Inflammation can also lead to structural cardiac remodeling. Reportedly, the amount of total left atrial collagen in patients with AF is positively correlated with the level of inflammatory cytokines, including TNF-α, IL-6, MCP-1, and MMP-9 (Abe et al., 2018). Inflammatory cytokines activate immune cells, particularly monocytes, to recruit them from circulation into the myocardium. Once monocytes enter the myocardium, they differentiate into macrophages, which promote inflammation, damage, and fibrosis of the myocardium (Passino et al., 2015; Mack, 2018). In addition, macrophages also play an important role in the conduction of the cardiomyocytes. And connexin 43 (CX43) is crucial for macrophages’ conduction, and its abnormal expression and distribution will lead to the abnormality of the conduction of the cardiomyocytes, decreasing the conduction velocity and changing the anisotropy, producing arrhythmias (Peters et al., 1997; Morel et al., 2012; Zhang et al., 2014). Hulsmans et al. found that elongated cardiac macrophages expressing CX43, interspersing in the distal atrioventricular node, connecting with cardiomyocytes through CX43, facilitate electrical conduction, whereas conditional deletion of CX43 in macrophages and congenital lack of macrophages delay atrioventricular conduction (Hulsmans et al., 2017). Myocardial fibrosis is a sign of cardiac structural remodeling and the basis for the occurrence and persistence of arrhythmias, especially AF (Dzeshka et al., 2015; Moreira et al., 2020). As cardiomyocytes are permanent and non-regenerative, regeneration occurs via cells such as the interstitial cells, macrophages, and fibroblasts, during the hyperplasia phase. Fibroblasts play an important role in myocardial fibrosis development and are non-excitable cells in nature. However, they transmit electricity between cardiomyocytes via connexins, resulting in inhomogeneous conduction, depolarization of resting cardiomyocytes, and induced automatic depolarization of the four phases (Sohns and Marrouche, 2020), thereby increasing the risk of arrhythmias. Transforming growth factor beta-1 (TGF-β1), an effective stimulator of fibroblasts, has a pathogenic effect on valvular heart disease and arrhythmias (Khan and Sheppard, 2006; Salvarani et al., 2017; Liu et al., 2019). In addition, angiotensin II (Ang II) can also lead to myocardial fibrosis and increase the probability of arrhythmia (Purohit et al., 2013; Wang et al., 2019).

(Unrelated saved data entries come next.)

<file path="config.mk">
export PLATFORM = sky130hd
export DESIGN_NAME = trap_env_csr
export DESIGN_NICKNAME = d
export VERILOG_FILES = /design/src/hdl/trap_env_pkg.sv /design/src/hdl/trap_env_csr.sv
export SDC_FILE = /design/constraint.sdc
export NUM_CORES = 1
export LEC_CHECK = 0
export BUFFER_PORTS_ARGS = -buffer_cell sky130_fd_sc_hd__buf_2
export CAP_MARGIN = 20
export CORE_AREA = 5 5 129 131
export DETAILED_ROUTE_END_ITERATION = 6
export DIE_AREA = 0 0 134 136
export PLACE_DENSITY = 0.69
export SYNTH_ARGS = -nofsm -noshare
export SYNTH_HDL_FRONTEND = slang
export SYNTH_SLANG_ARGS = --single-unit
</file>
<file path="constraint.sdc">
create_clock -name clock -period 2.23 [get_ports clock]
set_clock_uncertainty 0.05 [all_clocks]
set_input_delay 0.223 -clock clock [delete_from_list [all_inputs] [get_ports clock]]
set_output_delay 0.223 -clock clock [all_outputs]
set_load 0.01 [all_outputs]
</file>
<file path="src/hdl/trap_env_pkg.sv">
package trap_env_pkg;

   // Register numbers on the core's register-access port.
   localparam logic [11:0] CSR_TRAP_VALUE      = 12'h343;
   localparam logic [11:0] CSR_CONFIG_PTR      = 12'hF15;
   localparam logic [11:0] CSR_ENV_CONFIG      = 12'h30A;
   localparam logic [11:0] CSR_ENV_CONFIG_HIGH = 12'h31A;
   localparam logic [11:0] CSR_SEC_CONFIG      = 12'h747;
   localparam logic [11:0] CSR_SEC_CONFIG_HIGH = 12'h757;

   // Field positions inside the 64-bit environment configuration view.
   localparam int FENCE_IO_BIT    = 0;
   localparam int INVAL_LO        = 4;
   localparam int INVAL_HI        = 5;
   localparam int CLEAN_FLUSH_BIT = 6;
   localparam int ZERO_EN_BIT     = 7;
   localparam int MEMTYPE_BIT     = 62;
   localparam int TIMECMP_BIT     = 63;
   localparam int HALF_W          = 32;

   // Reset values.
   localparam logic [63:0] ENV_RESET  = 64'h0000_0000_0000_0000;
   localparam logic [63:0] TVAL_RESET = 64'h0000_0000_0000_0000;

   // Synchronous exception codes that matter to the trap value.
   localparam logic [5:0] EXC_INSTR_MISALIGN = 6'h00;
   localparam logic [5:0] EXC_INSTR_ACCESS   = 6'h01;
   localparam logic [5:0] EXC_ILLEGAL        = 6'h02;
   localparam logic [5:0] EXC_BREAKPOINT     = 6'h03;
   localparam logic [5:0] EXC_LOAD_MISALIGN  = 6'h04;
   localparam logic [5:0] EXC_LOAD_ACCESS    = 6'h05;
   localparam logic [5:0] EXC_STORE_MISALIGN = 6'h06;
   localparam logic [5:0] EXC_STORE_ACCESS   = 6'h07;
   localparam logic [5:0] EXC_INSTR_PAGE     = 6'h0C;
   localparam logic [5:0] EXC_LOAD_PAGE      = 6'h0D;
   localparam logic [5:0] EXC_STORE_PAGE     = 6'h0F;

   // Width of one instruction parcel in bits.
   localparam int PARCEL_BITS = 16;

endpackage

</file>
<file path="src/hdl/trap_env_csr.sv">
`timescale 1ns/1ps
`default_nettype none

// What this block does
// - Trap entry loads trap value; otherwise software only.
// - No informative values means trap value reads zero.
// - Address-type exceptions record the faulting virtual address.
// - Translated accesses record virtual address, even access faults.
// - Misaligned access faults record the faulting portion address.
// - Fetch faults record portion address, not instruction start.
// - Illegal instruction bits: shortest of instr, length, width.
// - Instruction bits right-aligned, upper bits zeroed.
// - Instruction bits must be fully fetched before trap.
// - All other traps write zero into trap value.
// - Writable trap value holds zero and valid addresses.
// - Instruction capture needs values below two to N.
// - Read-only configuration pointer; zero means none.
// - Configuration pointer low bits always read zero.
// - Set fence bit widens device fences to memory.
// - Ordered atomics to device regions also order memory.
// - Fence bit may be hardwired zero without translation.
// - Memory-type enable bit, zero when unimplemented.
// - Hypervisor memory-type enable forced zero when ours zero.
// - Future fields reserved at their fixed bit positions.
// - Narrow machines split environment register in two.
// - No user mode means no environment registers.
module trap_env_csr
   import trap_env_pkg::*;
#(
   parameter int          XLEN          = 64,
   parameter int          IMAX          = 32,
   parameter bit          TVAL_NONZERO  = 1'b1,
   parameter bit          INSTR_CAPTURE = 1'b1,
   parameter bit          HAS_U         = 1'b1,
   parameter bit          HAS_S         = 1'b1,
   parameter bit          XLATE_BARE    = 1'b0,
   parameter bit          HAS_MEMTYPE   = 1'b1,
   parameter bit          FUTURE_FIELDS = 1'b0,
   parameter bit          HAS_SEC_CFG   = 1'b1,
   parameter logic [63:0] CONFIG_PTR    = 64'h0000_0000_0000_0000
)
(
   // Clock and reset.
   input  wire logic            clock,
   input  wire logic            rst_n,
   // Register-access port from the core.
   input  wire logic            csr_valid,
   input  wire logic            csr_write,
   input  wire logic [11:0]     csr_addr,
   input  wire logic [XLEN-1:0] csr_wdata,
   output logic      [XLEN-1:0] csr_rdata,
   output logic                 csr_rvalid,
   output logic                 csr_error,
   // Trap entry from the core's trap logic.
   input  wire logic            trap_valid,
   input  wire logic            trap_interrupt,
   input  wire logic [5:0]      trap_cause,
   input  wire logic [XLEN-1:0] trap_vaddr,
   input  wire logic [IMAX-1:0] trap_instr_bits,
   input  wire logic [3:0]      trap_instr_parcels,
   input  wire logic            trap_instr_valid,
   // Fence and atomic ordering from the execute stage.
   input  wire logic            priv_below_m,
   input  wire logic            pred_dev_input,
   input  wire logic            pred_dev_output,
   input  wire logic            succ_dev_input,
   input  wire logic            succ_dev_output,
   input  wire logic            amo_io_ordered,
   output logic                 fence_pred_mem_read,
   output logic                 fence_pred_mem_write,
   output logic                 fence_succ_mem_read,
   output logic                 fence_succ_mem_write,
   output logic                 amo_order_memory,
   // Configuration levels to the rest of the hart.
   output logic                 fence_io_implies_memory,
   output logic                 page_memtype_enable,
   output logic                 hyp_memtype_allowed,
   output logic                 supervisor_timecmp_enable,
   output logic                 cache_block_zero_enable,
   output logic                 cache_block_clean_flush_enable,
   output logic [1:0]           cache_block_inval_enable,
   output logic [XLEN-1:0]      trap_value
);

   // Smaller of the machine width and the longest instruction.
   localparam int CAP_N = (XLEN < IMAX) ? XLEN : IMAX;
   // Pointer alignment: low log2(XLEN/8) bits are forced to zero.
   localparam int PTR_ZERO_BITS = $clog2(XLEN / 8);

   // Fence widening is only kept when translation can be on.
   localparam bit FENCE_IO_OK = HAS_S && !XLATE_BARE;
   localparam bit MEMTYPE_OK  = HAS_S && HAS_MEMTYPE;

   // Bits of the 64-bit environment view that software may change.
   localparam logic [63:0] ENV_WMASK =
        (64'(FENCE_IO_OK) << FENCE_IO_BIT)
      | (64'(MEMTYPE_OK) << MEMTYPE_BIT)
      | (64'(FUTURE_FIELDS) << TIMECMP_BIT)
      | (64'(FUTURE_FIELDS) << ZERO_EN_BIT)
      | (64'(FUTURE_FIELDS) << CLEAN_FLUSH_BIT)
      | (64'(FUTURE_FIELDS) << INVAL_LO)
      | (64'(FUTURE_FIELDS) << INVAL_HI);

   // Pointer value with its alignment bits cleared.
   localparam logic [XLEN-1:0] PTR_VALUE =
      XLEN'(CONFIG_PTR) & ~XLEN'((64'h1 << PTR_ZERO_BITS) - 64'h1);

   // Stored state.
   logic [XLEN-1:0] tval_q;        // Trap value register.
   logic [XLEN-1:0] tval_d;        // Its next value.
   logic [63:0]     env_q;         // Environment view, always 64 bits.
   logic [63:0]     env_d;         // Its next value.
   logic [XLEN-1:0] rdata_d;       // Read data for the next cycle.
   logic            err_d;         // Access refused.
   logic            sw_write;      // Accepted software write strobe.

   // True for exceptions whose trap value is a faulting address.
   function automatic logic is_addr_cause(input logic [5:0] code);
      case (code)
         EXC_INSTR_MISALIGN, EXC_INSTR_ACCESS, EXC_BREAKPOINT,
         EXC_LOAD_MISALIGN, EXC_LOAD_ACCESS, EXC_STORE_MISALIGN,
         EXC_STORE_ACCESS, EXC_INSTR_PAGE, EXC_LOAD_PAGE,
         EXC_STORE_PAGE:
            is_addr_cause = 1'b1;
         default:
            is_addr_cause = 1'b0;
      endcase
   endfunction

   // Keeps the shortest of the instruction, IMAX and XLEN bits.
   function automatic logic [XLEN-1:0] instr_value(
      input logic [IMAX-1:0] bits,
      input logic [3:0]      parcels
   );
      int keep;
      keep = int'(parcels) * PARCEL_BITS;
      if (keep > CAP_N)
      begin
         keep = CAP_N;
      end
      instr_value = '0;
      for (int i = 0; i < CAP_N; i++)
      begin
         // Bits at or above the kept length stay zero.
         if (i < keep)
         begin
            instr_value[i] = bits[i];
         end
      end
   endfunction

   // A write lands only on a register that exists and is writable.
   assign sw_write = csr_valid && csr_write && !err_d;

   // Register read decode and refusal of absent or read-only entries.
   always_comb
   begin
      rdata_d = '0;
      err_d   = 1'b0;
      case (csr_addr)
         CSR_TRAP_VALUE:
         begin
            rdata_d = tval_q;
         end
         CSR_CONFIG_PTR:
         begin
            rdata_d = PTR_VALUE;
            err_d   = csr_write;
         end
         CSR_ENV_CONFIG:
         begin
            rdata_d = env_q[XLEN-1:0];
            err_d   = !HAS_U;
         end
         CSR_ENV_CONFIG_HIGH:
         begin
            // The upper half only exists as its own register at 32 bits.
            rdata_d = XLEN'(env_q[63:HALF_W]);
            err_d   = !HAS_U || (XLEN != 32);
         end
         CSR_SEC_CONFIG:
         begin
            // Its fields are not defined yet, so it reads zero.
            err_d = !HAS_SEC_CFG;
         end
         CSR_SEC_CONFIG_HIGH:
         begin
            err_d = !HAS_SEC_CFG || (XLEN != 32);
         end
         default:
         begin
            err_d = 1'b1;
         end
      endcase
   end

   // Next trap value. Trap entry wins over a software write that
   // lands in the same cycle, since the handler must see the cause.
   always_comb
   begin
      tval_d = tval_q;
      if (!TVAL_NONZERO)
      begin
         tval_d = '0;
      end
      else if (trap_valid)
      begin
         // Interrupts and undefined causes record zero.
         tval_d = '0;
         if (!trap_interrupt && is_addr_cause(trap_cause))
         begin
            // The core hands over the virtual address of the faulting
            // portion, which covers translated and misaligned cases.
            tval_d = trap_vaddr;
         end
         else if (!trap_interrupt && trap_cause == EXC_ILLEGAL
                  && INSTR_CAPTURE && trap_instr_valid)
         begin
            // Without fully fetched bits the value falls back to zero.
            tval_d = instr_value(trap_instr_bits,
                                 trap_instr_parcels);
         end
      end
      else if (sw_write && csr_addr == CSR_TRAP_VALUE)
      begin
         // Every value is held, so all legal addresses fit.
         tval_d = csr_wdata;
      end
   end

   // Trap value register.
   always_ff @(posedge clock)
   begin
      if (!rst_n)
      begin
         tval_q <= XLEN'(TVAL_RESET);
      end
      else
      begin
         tval_q <= tval_d;
      end
   end

   // Next environment view; unwritable bits never leave zero.
   always_comb
   begin
      env_d = env_q;
      if (sw_write && csr_addr == CSR_ENV_CONFIG)
      begin
         if (XLEN == 32)
         begin
            env_d[HALF_W-1:0] = csr_wdata[HALF_W-1:0];
         end
         else
         begin
            env_d = 64'(csr_wdata);
         end
      end
      else if (sw_write && csr_addr == CSR_ENV_CONFIG_HIGH)
      begin
         env_d[63:HALF_W] = csr_wdata[HALF_W-1:0];
      end
      env_d = env_d & ENV_WMASK;
   end

   // Environment configuration register.
   always_ff @(posedge clock)
   begin
      if (!rst_n)
      begin
         env_q <= ENV_RESET;
      end
      else
      begin
         env_q <= env_d;
      end
   end

   // Registered answer, one cycle after the request.
   always_ff @(posedge clock)
   begin
      if (!rst_n)
      begin
         csr_rdata  <= '0;
         csr_rvalid <= 1'b0;
         csr_error  <= 1'b0;
      end
      else
      begin
         csr_rdata  <= csr_valid ? rdata_d : '0;
         csr_rvalid <= csr_valid;
         csr_error  <= csr_valid && err_d;
      end
   end

   // Field levels to the rest of the hart.
   assign trap_value                     = tval_q;
   assign fence_io_implies_memory        = env_q[FENCE_IO_BIT];
   assign page_memtype_enable            = env_q[MEMTYPE_BIT];
   assign hyp_memtype_allowed            = env_q[MEMTYPE_BIT];
   assign supervisor_timecmp_enable      = env_q[TIMECMP_BIT];
   assign cache_block_zero_enable        = env_q[ZERO_EN_BIT];
   assign cache_block_clean_flush_enable = env_q[CLEAN_FLUSH_BIT];
   assign cache_block_inval_enable       = env_q[INVAL_HI:INVAL_LO];

   // Fence and atomic widening below machine mode. Machine mode is
   // never affected, so its own fences keep their exact sets.
   assign fence_pred_mem_read  = priv_below_m && env_q[FENCE_IO_BIT]
                                 && pred_dev_input;
   assign fence_pred_mem_write = priv_below_m && env_q[FENCE_IO_BIT]
                                 && pred_dev_output;
   assign fence_succ_mem_read  = priv_below_m && env_q[FENCE_IO_BIT]
                                 && succ_dev_input;
   assign fence_succ_mem_write = priv_below_m && env_q[FENCE_IO_BIT]
                                 && succ_dev_output;
   assign amo_order_memory     = priv_below_m && env_q[FENCE_IO_BIT]
                                 && amo_io_ordered;
endmodule

`default_nettype wire

</file>
==> metrics.txt, run 1 <==
DP HPWL=13.6 mm; pre-CTS setup slack=-0.116 ns; starting DRC count in detailed routing=291; largest net degree at the start of global routing=64; TritonCTS buffer count=17; CP max-delay cell=or4b_4; CTS tree=built; status=finished clean; global-route wire length before repair=26.7 mm; input/output buffers=332; Main synth FF type=dfxtp_1; share of cells above drive strength 1=44.8%; setup TNS=0 ns; Die Ht=136 µm; I/O pins=338; routed len/inst=16.9 µm; worst hold start=trap_vaddr[61]; Die W=134 µm; Area growth syn-to-layout=50.5%; final worst path period need=1.94 ns; Final Hold Fails=0; vias in the first global route=4928; maxcap violations=0; Die ar.=18200 µm²; vias per inst=4.85; vias=5137; fin. max-slew vios=0; root buffer cell=clkbuf_16; initial antenna violation count=0; starting density of the core=32.8%; pwr dens=795 nW/µm²; Layout Utilization=49.3%; WP data arrival=2.15 ns; leading area contributor after synthesis=dfxtp_1; Worst EP required=2.44 ns; Least-Margin Pin Slew=1.05 ns; Worst Setup Start Kind=input pin; worst slew margin relative to its limit=30.0%; Tcrit/Tclk final=87.1%; crit-path cells=buf_2 > or4b_4 > or3_1 > nor3_4 > buf_12 > mux2i_1 > o22ai_1; Distinct cells, synth=37; Longest Clk Path Bufs=2; Clock Latency Late Sink=0.41 ns; Hold-fix buffers, CTS=6; Hold WC Path Type=input pin to flop; hold endpoint=trap_value[61]$_SDFFE_PN0P_; ANT cells=0; Rows=46; worst ir drop on vdd=0.000480 V; Netlist Area Pre-Place=5070 µm²; total wire length=17.9 mm; Async SR Flop Fraction=0%; cts repair resizes=0; Worst Slack Setup Final=0.288 ns; hold depth=3; clock sinks=132; Max FO, Critical Path=32; P_leak=0.00378 µW; Layout fillers=1495; worst reg2reg path startpoint=trap_value[30]$_SDFFE_PN0P_; maximum clock rate=515 MHz; Synth Area per Inst=9.72 µm²; flop-to-flop setup slack=1.22 ns; drt first pass iters=5; largest stage delay on the critical path=0.53 ns; Crit Path Category=input pin to flop; Reg clk slew, reported paths=0.06 ns; RSZ-0062 raised after global routing=false; Residual DRC=0; flip-flop and latch count after synthesis=132; total core area=15500 µm²; Hold Slack=0.0206 ns; global route overflow=0; EDFF count, synth=0; nets=1049; crit end category=flop; largest cells by area after synthesis=dfxtp_1 (52%), and2_1 (7.5%), nand2_1 (5.1%), a31oi_1 (4.2%), mux2i_1 (3.6%); Post-DRT Antenna Nets=0; Yosys warning total=0; # setup viols final=0; reg-to-reg critical path endpoint=csr_rdata[30]$_SDFF_PN0_; CTS H-tree depth=4; postcts setup bufs=0; Worst R2R Path Depth=4; Seq/Total Area, Yosys=52.1%; gr usage total=18.7%; Final GP Congestion=0.843; post-synth top area share=52.1%; Post-Syn Instances=522
## Yosys cell counts, types with 2 or more instances
| cell | n |
|---|---|
| mux2i_1 | 18 |
| buf_2 | 3 |
| a22oi_1 | 18 |
| o21ai_0 | 5 |
| inv_1 | 5 |
| o21ai_1 | 28 |
| nand2_1 | 69 |
| and3_1 | 5 |
| a21o_1 | 16 |
| nor3b_1 | 3 |
| nor2_1 | 9 |
| nand3_1 | 2 |
| nand3b_1 | 2 |
| a221o_1 | 16 |
| a32o_1 | 16 |
| nor3_1 | 5 |
| buf_6 | 6 |
| clkbuf_1 | 28 |
| buf_4 | 9 |
| dfxtp_1 | 132 |
| a21oi_1 | 2 |
| and2_1 | 61 |
| o22ai_1 | 17 |
| a31oi_1 | 34 |
## worst max-delay path: cells and delay by family
family                 cells  cell delay (ns)
AOI/OAI and AO/OA          1             0.10
buffers and inverters      2             0.35
muxes                      1             0.24
and+or+nand+nor            3             1.22
## report_power, final
group / total [µW] / switching [µW] / leakage [µW] / internal (µW)
combinational: 531 / 265 / 0.00238 / 266
sequential: 2470 / 45.2 / 0.00107 / 2420
clock: 3080 / 1080 / 0.000320 / 2000
total: 6070 / 1390 / 0.00378 / 4690
## layout make-up
cell class	count	area, µm²	share of cell area (%)
Clock inverter	14	221	2.90
Multi-Input combinational cell	343	2190	28.6
Clock buffer	18	429	5.62
Sequential cell	132	2640	34.6
Timing Repair Buffer	355	1900	24.9
Tap cell	192	240	3.15
Inverter	5	18.8	0.246
## flip-flops by register name (all words and copies together), names as in the netlist
name and count:
csr_rdata 64, trap_value 64, env_q 2, csr_error 1, csr_rvalid 1
## layer usage
layer  part of all wire, %  global-route usage (%)
met5                     0                       0
met4                   1.4                    5.71
met3                   7.2                    5.55
met2                    50                    32.5
met1                    42                    22.5
## worst max-delay path by stage
stage / from / end / slack (ns) / depth (start not counted)
floorplan: csr_addr[5] / trap_value[22]$_SDFFE_PN0P_ / 0.09 / 7
global placement: csr_addr[5] / csr_rdata[26]$_SDFF_PN0_ / -0.1 / 7
detailed placement: csr_addr[5] / trap_value[58]$_SDFFE_PN0P_ / -0.12 / 7
CTS: csr_addr[5] / trap_value[13]$_SDFFE_PN0P_ / 0.30 / 7
global route: csr_addr[5] / trap_value[13]$_SDFFE_PN0P_ / 0.20 / 7
finish: csr_addr[5] / trap_value[13]$_SDFFE_PN0P_ / 0.29 / 7
## kinds of logic (layout without fill, tap and decap cells)
family / after synthesis / in the layout / synth area share (%)
other cells: 1 / 5 / 0.0739
buf+inv: 51 / 392 / 5.40
compound gates: 153 / 153 / 21.5
mux: 18 / 18 / 3.55
simple gates: 167 / 167 / 17.4
flops: 132 / 132 / 52.1
## cells in the final DEF, fill, tap and decap left out, types with 3 or more instances in the layout
cell type      instances
buf_4                 13
a32o_1                16
o21ai_1               28
nor3_1                 4
buf_12                 4
nor2_1                 8
buf_2                332
o22ai_1               17
conb_1                 5
dfxtp_1              132
mux2i_1               18
inv_6                  4
a22oi_1               18
o21ai_0                5
nand2_1               69
clkinv_4               3
nor3b_1                3
bufinv_16              5
a31oi_1               34
and3_1                 5
a21o_1                16
clkbuf_16             17
dlygate4sd3_1          6
a221o_1               16
and2_1                61
inv_1                  4
## per-stage QoR
step,std cells,area (µm²),power (µW)
floorplan,526,5090,2740
global placement,1021,6930,3040
detailed placement,1021,6930,3040
CTS,1059,7640,6140
global route,1059,7640,6320
finish,1059,7640,6070
Power figures use the tool's default switching activity.
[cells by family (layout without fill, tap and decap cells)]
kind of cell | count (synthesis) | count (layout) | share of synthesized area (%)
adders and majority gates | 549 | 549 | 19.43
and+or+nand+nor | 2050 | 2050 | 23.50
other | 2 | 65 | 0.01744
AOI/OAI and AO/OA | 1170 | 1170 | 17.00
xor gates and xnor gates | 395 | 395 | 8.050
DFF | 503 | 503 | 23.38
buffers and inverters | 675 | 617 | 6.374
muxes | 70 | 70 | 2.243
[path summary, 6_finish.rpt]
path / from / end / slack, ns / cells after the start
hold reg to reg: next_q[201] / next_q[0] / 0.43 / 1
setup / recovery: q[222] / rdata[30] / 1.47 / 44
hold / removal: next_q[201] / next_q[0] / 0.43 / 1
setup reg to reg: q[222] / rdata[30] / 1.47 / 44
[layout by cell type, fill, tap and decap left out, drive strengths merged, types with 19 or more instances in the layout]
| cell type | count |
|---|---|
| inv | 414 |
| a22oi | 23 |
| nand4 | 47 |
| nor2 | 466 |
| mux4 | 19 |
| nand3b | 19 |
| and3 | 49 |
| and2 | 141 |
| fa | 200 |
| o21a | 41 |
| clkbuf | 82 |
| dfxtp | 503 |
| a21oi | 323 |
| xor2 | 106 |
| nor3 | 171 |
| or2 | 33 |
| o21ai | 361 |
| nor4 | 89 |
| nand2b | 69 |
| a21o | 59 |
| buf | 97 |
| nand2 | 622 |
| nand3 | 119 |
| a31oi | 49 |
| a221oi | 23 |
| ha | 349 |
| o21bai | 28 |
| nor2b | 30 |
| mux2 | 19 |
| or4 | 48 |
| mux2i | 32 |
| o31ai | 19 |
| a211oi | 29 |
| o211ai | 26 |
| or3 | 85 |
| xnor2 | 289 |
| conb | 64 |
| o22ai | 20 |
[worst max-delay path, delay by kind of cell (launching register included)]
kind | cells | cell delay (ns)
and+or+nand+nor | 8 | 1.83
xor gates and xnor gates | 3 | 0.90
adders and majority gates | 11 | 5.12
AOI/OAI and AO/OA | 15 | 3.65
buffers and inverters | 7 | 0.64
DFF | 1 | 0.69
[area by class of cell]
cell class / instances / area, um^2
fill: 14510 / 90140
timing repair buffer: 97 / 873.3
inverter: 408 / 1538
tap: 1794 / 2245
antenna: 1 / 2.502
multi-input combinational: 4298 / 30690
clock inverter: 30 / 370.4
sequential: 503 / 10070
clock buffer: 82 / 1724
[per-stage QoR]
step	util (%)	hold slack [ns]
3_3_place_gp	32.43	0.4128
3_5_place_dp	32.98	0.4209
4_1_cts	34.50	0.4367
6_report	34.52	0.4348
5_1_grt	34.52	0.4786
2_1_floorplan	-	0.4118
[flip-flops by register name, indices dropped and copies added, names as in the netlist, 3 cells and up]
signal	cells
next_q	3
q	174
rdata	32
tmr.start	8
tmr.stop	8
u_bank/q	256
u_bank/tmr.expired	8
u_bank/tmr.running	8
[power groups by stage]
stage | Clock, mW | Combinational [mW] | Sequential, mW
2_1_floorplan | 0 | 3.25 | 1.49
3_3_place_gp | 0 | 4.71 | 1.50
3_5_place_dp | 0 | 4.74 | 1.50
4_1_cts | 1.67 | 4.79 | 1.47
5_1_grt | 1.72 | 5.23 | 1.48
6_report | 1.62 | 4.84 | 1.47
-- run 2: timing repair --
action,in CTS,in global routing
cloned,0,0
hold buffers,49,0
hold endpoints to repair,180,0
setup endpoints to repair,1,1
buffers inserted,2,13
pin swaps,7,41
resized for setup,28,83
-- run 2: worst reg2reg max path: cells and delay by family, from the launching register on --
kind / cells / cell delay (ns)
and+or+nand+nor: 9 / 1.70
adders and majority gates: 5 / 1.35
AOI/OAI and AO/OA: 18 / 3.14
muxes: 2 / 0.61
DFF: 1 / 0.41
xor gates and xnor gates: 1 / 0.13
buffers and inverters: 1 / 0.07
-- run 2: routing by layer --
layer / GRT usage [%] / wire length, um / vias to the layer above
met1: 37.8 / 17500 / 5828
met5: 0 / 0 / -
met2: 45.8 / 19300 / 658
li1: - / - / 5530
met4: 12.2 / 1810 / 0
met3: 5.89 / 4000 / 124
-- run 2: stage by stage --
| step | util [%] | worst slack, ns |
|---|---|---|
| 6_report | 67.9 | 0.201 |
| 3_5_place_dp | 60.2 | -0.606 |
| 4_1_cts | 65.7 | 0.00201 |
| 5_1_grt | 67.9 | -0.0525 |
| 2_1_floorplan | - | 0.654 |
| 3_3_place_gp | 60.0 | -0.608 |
<file path="config.mk">
export PLATFORM = sky130hd
export DESIGN_NAME = dtc_timer_top
export DESIGN_NICKNAME = d
export VERILOG_FILES = /design/src/rtl/dtc_pkg.sv /design/src/rtl/dtc_pin_edge.sv /design/src/rtl/dtc_tick_sel.sv /design/src/rtl/dtc_timer_top.sv
export SDC_FILE = /design/constraint.sdc
export NUM_CORES = 1
export LEC_CHECK = 0
export BUFFER_PORTS_ARGS = -buffer_cell sky130_fd_sc_hd__buf_4
export CORE_AREA = 2 2 121 123
export DETAILED_ROUTE_END_ITERATION = 6
export DIE_AREA = 0 0 123 125
export PLACE_DENSITY = 0.47
export SLEW_MARGIN = 20
export SYNTH_ARGS = -nofsm -noshare
export SYNTH_HDL_FRONTEND = slang
export SYNTH_SLANG_ARGS = --single-unit
</file>
<file path="constraint.sdc">
create_clock -name i_clk_sys -period 1.9 [get_ports i_clk_sys]
set_clock_uncertainty 0.2 [all_clocks]
set_input_delay 0.285 -clock i_clk_sys [delete_from_list [all_inputs] [get_ports i_clk_sys]]
set_output_delay 0.285 -clock i_clk_sys [all_outputs]
set_load 0.02 [all_outputs]
</file>
## config.mk

```make
export PLATFORM = sky130hd
export DESIGN_NAME = tmc_top
export DESIGN_NICKNAME = d
export VERILOG_FILES = /design/src/inc/tmc_pkg.sv /design/src/core/tmc_overheat_pin_n_hyst.sv /design/src/core/tmc_rate_timer.sv /design/src/core/tmc_top.sv
export VERILOG_INCLUDE_DIRS = /design/src /design/src/inc
export SDC_FILE = /design/constraint.sdc
export NUM_CORES = 1
export LEC_CHECK = 0
export BUFFER_PORTS_ARGS = -buffer_cell sky130_fd_sc_hd__buf_2
export CELL_PAD_IN_SITES_DETAIL_PLACEMENT = 1
export CELL_PAD_IN_SITES_GLOBAL_PLACEMENT = 1
export CORE_MARGIN = 4
export CORE_UTILIZATION = 30
export CTS_CLUSTER_DIAMETER = 150
export DETAILED_ROUTE_END_ITERATION = 8
export PLACE_DENSITY_LB_ADDON = 0.1
export SLEW_MARGIN = 40
export SYNTH_ARGS = -nofsm -noshare
export SYNTH_HDL_FRONTEND = slang
export SYNTH_SLANG_ARGS = --single-unit
```

## constraint.sdc

```tcl
create_clock -name clk -period 5.1 [get_ports clk]
set_clock_uncertainty 0.2 [all_clocks]
set_input_delay 1.02 -clock clk [delete_from_list [all_inputs] [get_ports clk]]
set_output_delay 1.02 -clock clk [all_outputs]
set_load 0.02 [all_outputs]
```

SGLT2i can Ameliorate Myocardial Inflammation and Structural Remodeling
SGLT2i have been reported to ameliorate inflammation (Lee et al., 2021; Wang et al., 2021). EMPA is shown to inhibit the increase of TNF-α and IL-6 levels in the cardiac tissue of Zucker diabetic fatty rats and patients with heart failure with preserved ejection fraction (HFpEF), and ameliorate microvascular inflammation (Kolijn et al., 2021). In vitro assays, it decreased the expression levels of TNF-α in LPS-induced mouse atrial myocytes and increased the expression levels of an anti-inflammatory M2 marker protein in LPS-treated macrophages (Koyani et al., 2020). EMPA also inhibits the infiltration of myocardial macrophages exposed to excessive glucocorticoids for a long time (Zhang et al., 2020). Philippaert et al. found that EMPA or tetrodotoxin infusion in isolated mouse hearts prevented the activation of NLRP3 in cardiomyocytes (Philippaert et al., 2021). It also reduced the mRNA levels of IL-6, chemokines, TNF-α, and MCP-1 in cardiomyocytes of diabetic rats significantly (Aragón-Herrera et al., 2019). The expression levels of IL-1β, IL-8, IL-6, and NLRP3 in mouse cardiomyocytes co-incubated with doxorubicin (DOXO)-EMPA were significantly reduced compared with those in mouse cardiomyocytes co-incubated with DOXO (Quagliariello et al., 2021). In addition, DAPA significantly reduced the mRNA levels of IL-1β, IL-6, NLRP3, and TNF-α in cardiomyocytes of T2MD mice (Ye et al., 2017). The anti-inflammatory effects of EMPA have also been observed in the kidneys and liver (Elkazzaz et al., 2021; Nasiri-Ansari et al., 2021).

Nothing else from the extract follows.